— Problem description —
Beginning with the line that holds "clock_latency_ps = 660" in the data below, give again every line through the one that holds "finalCritPeriodShare_pct = 105", exactly as written.

Saved data entries:
[Start of section]
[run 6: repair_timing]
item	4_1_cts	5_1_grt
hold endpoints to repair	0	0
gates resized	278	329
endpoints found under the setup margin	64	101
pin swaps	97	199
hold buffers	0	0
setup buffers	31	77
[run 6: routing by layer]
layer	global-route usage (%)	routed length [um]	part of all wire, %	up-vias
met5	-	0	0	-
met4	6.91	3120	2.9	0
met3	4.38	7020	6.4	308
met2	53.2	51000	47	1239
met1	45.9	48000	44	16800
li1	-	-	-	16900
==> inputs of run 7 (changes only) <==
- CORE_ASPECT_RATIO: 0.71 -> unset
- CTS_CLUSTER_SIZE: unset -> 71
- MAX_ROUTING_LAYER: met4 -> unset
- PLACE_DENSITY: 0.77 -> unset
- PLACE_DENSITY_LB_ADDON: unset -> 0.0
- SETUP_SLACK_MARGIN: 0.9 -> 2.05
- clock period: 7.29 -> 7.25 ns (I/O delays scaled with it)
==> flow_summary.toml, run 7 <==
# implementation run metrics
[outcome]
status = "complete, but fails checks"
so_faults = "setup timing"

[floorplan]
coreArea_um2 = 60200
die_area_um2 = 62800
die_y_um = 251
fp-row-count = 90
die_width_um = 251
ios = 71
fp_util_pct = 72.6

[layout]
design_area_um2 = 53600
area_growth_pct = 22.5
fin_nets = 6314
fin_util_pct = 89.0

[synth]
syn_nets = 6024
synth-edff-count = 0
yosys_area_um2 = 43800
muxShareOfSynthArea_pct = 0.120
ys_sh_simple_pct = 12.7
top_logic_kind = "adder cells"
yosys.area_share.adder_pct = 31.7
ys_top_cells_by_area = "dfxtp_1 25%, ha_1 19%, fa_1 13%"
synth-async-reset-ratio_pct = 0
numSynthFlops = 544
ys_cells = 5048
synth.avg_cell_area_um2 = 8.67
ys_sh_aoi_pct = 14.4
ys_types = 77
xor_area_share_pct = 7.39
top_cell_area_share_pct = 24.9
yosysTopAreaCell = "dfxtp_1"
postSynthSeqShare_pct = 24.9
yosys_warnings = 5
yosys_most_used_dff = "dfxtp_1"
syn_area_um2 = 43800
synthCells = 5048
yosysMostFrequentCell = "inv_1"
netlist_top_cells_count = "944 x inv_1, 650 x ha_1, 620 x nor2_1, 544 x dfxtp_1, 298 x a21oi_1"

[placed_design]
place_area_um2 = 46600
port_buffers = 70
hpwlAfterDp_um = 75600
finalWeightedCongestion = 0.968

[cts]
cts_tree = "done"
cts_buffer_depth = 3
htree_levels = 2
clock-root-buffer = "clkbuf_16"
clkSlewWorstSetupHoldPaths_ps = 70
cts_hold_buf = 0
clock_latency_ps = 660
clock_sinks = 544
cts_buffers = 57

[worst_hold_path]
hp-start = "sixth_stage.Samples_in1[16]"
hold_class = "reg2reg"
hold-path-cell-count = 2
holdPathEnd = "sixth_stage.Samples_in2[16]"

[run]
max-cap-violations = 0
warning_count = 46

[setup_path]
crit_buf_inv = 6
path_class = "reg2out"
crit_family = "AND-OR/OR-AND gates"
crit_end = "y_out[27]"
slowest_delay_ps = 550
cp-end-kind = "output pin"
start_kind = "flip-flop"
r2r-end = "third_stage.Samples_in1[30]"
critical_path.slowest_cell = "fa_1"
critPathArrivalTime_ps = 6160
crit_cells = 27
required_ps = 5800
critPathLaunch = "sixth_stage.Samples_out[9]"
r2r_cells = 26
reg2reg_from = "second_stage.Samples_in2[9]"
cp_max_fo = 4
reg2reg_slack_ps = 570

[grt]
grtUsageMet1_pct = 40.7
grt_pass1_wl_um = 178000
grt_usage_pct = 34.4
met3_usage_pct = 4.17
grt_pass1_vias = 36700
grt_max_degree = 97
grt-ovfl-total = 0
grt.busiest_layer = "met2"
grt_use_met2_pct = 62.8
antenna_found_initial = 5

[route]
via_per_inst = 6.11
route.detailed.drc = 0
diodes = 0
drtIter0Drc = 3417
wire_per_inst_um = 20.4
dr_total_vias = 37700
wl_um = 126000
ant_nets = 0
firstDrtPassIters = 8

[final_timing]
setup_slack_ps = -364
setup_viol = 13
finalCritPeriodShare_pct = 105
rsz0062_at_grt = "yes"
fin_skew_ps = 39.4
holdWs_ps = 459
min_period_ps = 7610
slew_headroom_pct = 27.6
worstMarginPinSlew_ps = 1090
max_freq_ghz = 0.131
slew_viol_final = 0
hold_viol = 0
==> flow/design.v (excerpt) <==
module multicycle_arithmetic(
    input clk, rst, start, 
    input [1:0] op, 
    input [7:0] a, b, 
    output reg done, 
    output reg [15:0] result
);
    reg [2:0] state;
    parameter IDLE = 3'b000, LOAD = 3'b001, ADD = 3'b010, SUB = 3'b011, 
              MUL = 3'b100, DIV = 3'b101, DONE = 3'b110;
    always @(posedge clk or posedge rst) begin
        if (rst) begin
            state <= IDLE;
            done <= 0;
            result <= 0;
        end else begin
            case (state)
                IDLE: begin
                    done <= 0;
                    if (start) state <= LOAD;
                end
                LOAD: begin
                    case (op)
                        2'b00: state <= ADD;
                        2'b01: state <= SUB;
                        2'b10: state <= MUL;
                        2'b11: state <= DIV;
                        default: state <= DONE;
                    endcase
                end
                ADD: begin
                    result <= a + b;
                    state <= DONE;
                end
                SUB: begin
                    result <= a - b;
                    state <= DONE;
                end
                MUL: begin
                    result <= a * b;
                    state <= DONE;
                end
                DIV: begin
                    result <= (b != 0) ? a / b : 16'hFFFF;  
                    state <= DONE;
                end
                DONE: begin
                    done <= 1;
                    state <= IDLE;
                end
                default: state <= IDLE;
            endcase
        end
    end
endmodule
Size in the first run: ~1200 cells after synthesis, roughly 38 I/O pins.
clock: 20.4 ns
lec_check: 0
cap_margin: 25
cell_pad_in_sites_detail_placement: 2
core_aspect_ratio: 0.64
core_margin: 2
core_utilization: 69
gpl_timing_driven: 1
place_density: 0.7
setup_slack_margin: 1.57
slew_margin: 5
tns_end_percent: 45
run.sh (not shown) runs the stock make flow with config.mk's settings and CLKGATE_MAP_FILE=.
The first run did not get past 3_5_place_dp.
Then changed:
Settings changed: CAP_MARGIN 25 to 20, CELL_PAD_IN_SITES_DETAIL_PLACEMENT 2 to default, CORE_ASPECT_RATIO 0.64 to default, CORE_UTILIZATION 69 to 64, GPL_TIMING_DRIVEN 1 to default, PLACE_DENSITY 0.7 to default, SETUP_SLACK_MARGIN 1.57 to default, SLEW_MARGIN 5 to 20, TNS_END_PERCENT 45 to default.
Clock period 20.4 ns to 27.7 ns, I/O delays scaled along.
- The changed run failed in 4_1_cts (DPL-0033)
- die size is higher by a little under a tenth
- synthesized area stays the same
- synthesized cell count is unchanged
Then changed:
Settings changed: CORE_UTILIZATION 64 to 40, SETUP_SLACK_MARGIN from default to 5.0.
Clock period 27.7 ns to 34.5 ns, I/O delays scaled along.
What happened: With this change the flow ran to the end with no violations; synthesized cell count is unchanged; die size grows by 58%; synthesized area does not change.
Then changed:
Settings changed: CORE_UTILIZATION 40 to 26, CTS_CLUSTER_SIZE from default to 15, HOLD_SLACK_MARGIN from default to -0.08, SETUP_SLACK_MARGIN 5.0 to default.
Clock period 34.5 ns to 35.0 ns, I/O delays scaled along.
Result: Worst hold slack gets better by 0.014 ns; worst setup slack got worse by 0.35 ns; utilization decreases by 21 points.
Then changed:
Settings changed: CORE_UTILIZATION 26 to 40, CTS_CLUSTER_SIZE 15 to default, HOLD_SLACK_MARGIN -0.08 to default.
Result: Cell area went down slightly. Synthesized cell count does not change. Setup slack degrades by 0.15 ns. Via count is lower slightly.
Then changed:
Settings changed: ABC_AREA from default to 1, CAP_MARGIN 20 to 30, CORE_ASPECT_RATIO from default to 1.35, CORE_MARGIN 2 to 6, CORE_UTILIZATION 40 to 31, GPL_TIMING_DRIVEN from default to 0, PLACE_DENSITY_LB_ADDON from default to 0.06.
The changed run produced a clean layout.
Design area goes down by 1.5%.
Count of clock-buffer cells in the layout stays the same.
Setup slack gets better by 1.3 ns.
Routed wire length goes down by 5.2%.
Worst hold slack gets worse by 0.0067 ns.
Core utilization goes down by 12 points.
Critical path depth goes up by 79.
Cell count goes up by about 20%.

---

Starting RTL as in the previous note.
make LEC_CHECK=0 ABC_AREA=1 CAP_MARGIN=5 CORE_MARGIN=2 CORE_UTILIZATION=72 CTS_CLUSTER_DIAMETER=197 CTS_CLUSTER_SIZE=44 PLACE_DENSITY_LB_ADDON=0.27 SLEW_MARGIN=20 finish   # period 15.6 ns
The first run ended with an error in detailed placement (DPL-0033).
Edit:
- CAP_MARGIN: 5 -> 20
- CORE_UTILIZATION: 72 -> 68
- CTS_CLUSTER_DIAMETER: 197 -> default
- CTS_CLUSTER_SIZE: 44 -> 98
- PLACE_DENSITY_LB_ADDON: 0.27 -> default
- clock period: 15.6 -> 35.7 ns (I/O delays scaled with it)
Now the flow completed without violations. Die area rises by 5.7%. Synthesized area is unchanged. Synthesized cell count does not change.
Edit:
- ABC_AREA: 1 -> default
- CORE_UTILIZATION: 68 -> 58
- CTS_CLUSTER_SIZE: 98 -> default
- clock period: 35.7 -> 19.1 ns (I/O delays scaled with it)
=>
- The new run stopped in global routing
- synthesized cell count is lower by about 17%
- synthesized area is lower by about 1.6%
- die size is higher by about 15%
Edit:
- CORE_UTILIZATION: 58 -> 62
- clock period: 19.1 -> 35.7 ns (I/O delays scaled with it)
After rerunning:
- The changed run passed the timing, DRC and antenna checks
- die area is lower by 6.3%
- synthesized area does not change
- synthesized cell count does not change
[End of section]
— Solution for this exercise —
clock_latency_ps = 660
clock_sinks = 544
cts_buffers = 57

[worst_hold_path]
hp-start = "sixth_stage.Samples_in1[16]"
hold_class = "reg2reg"
hold-path-cell-count = 2
holdPathEnd = "sixth_stage.Samples_in2[16]"

[run]
max-cap-violations = 0
warning_count = 46

[setup_path]
crit_buf_inv = 6
path_class = "reg2out"
crit_family = "AND-OR/OR-AND gates"
crit_end = "y_out[27]"
slowest_delay_ps = 550
cp-end-kind = "output pin"
start_kind = "flip-flop"
r2r-end = "third_stage.Samples_in1[30]"
critical_path.slowest_cell = "fa_1"
critPathArrivalTime_ps = 6160
crit_cells = 27
required_ps = 5800
critPathLaunch = "sixth_stage.Samples_out[9]"
r2r_cells = 26
reg2reg_from = "second_stage.Samples_in2[9]"
cp_max_fo = 4
reg2reg_slack_ps = 570

[grt]
grtUsageMet1_pct = 40.7
grt_pass1_wl_um = 178000
grt_usage_pct = 34.4
met3_usage_pct = 4.17
grt_pass1_vias = 36700
grt_max_degree = 97
grt-ovfl-total = 0
grt.busiest_layer = "met2"
grt_use_met2_pct = 62.8
antenna_found_initial = 5

[route]
via_per_inst = 6.11
route.detailed.drc = 0
diodes = 0
drtIter0Drc = 3417
wire_per_inst_um = 20.4
dr_total_vias = 37700
wl_um = 126000
ant_nets = 0
firstDrtPassIters = 8

[final_timing]
setup_slack_ps = -364
setup_viol = 13
finalCritPeriodShare_pct = 105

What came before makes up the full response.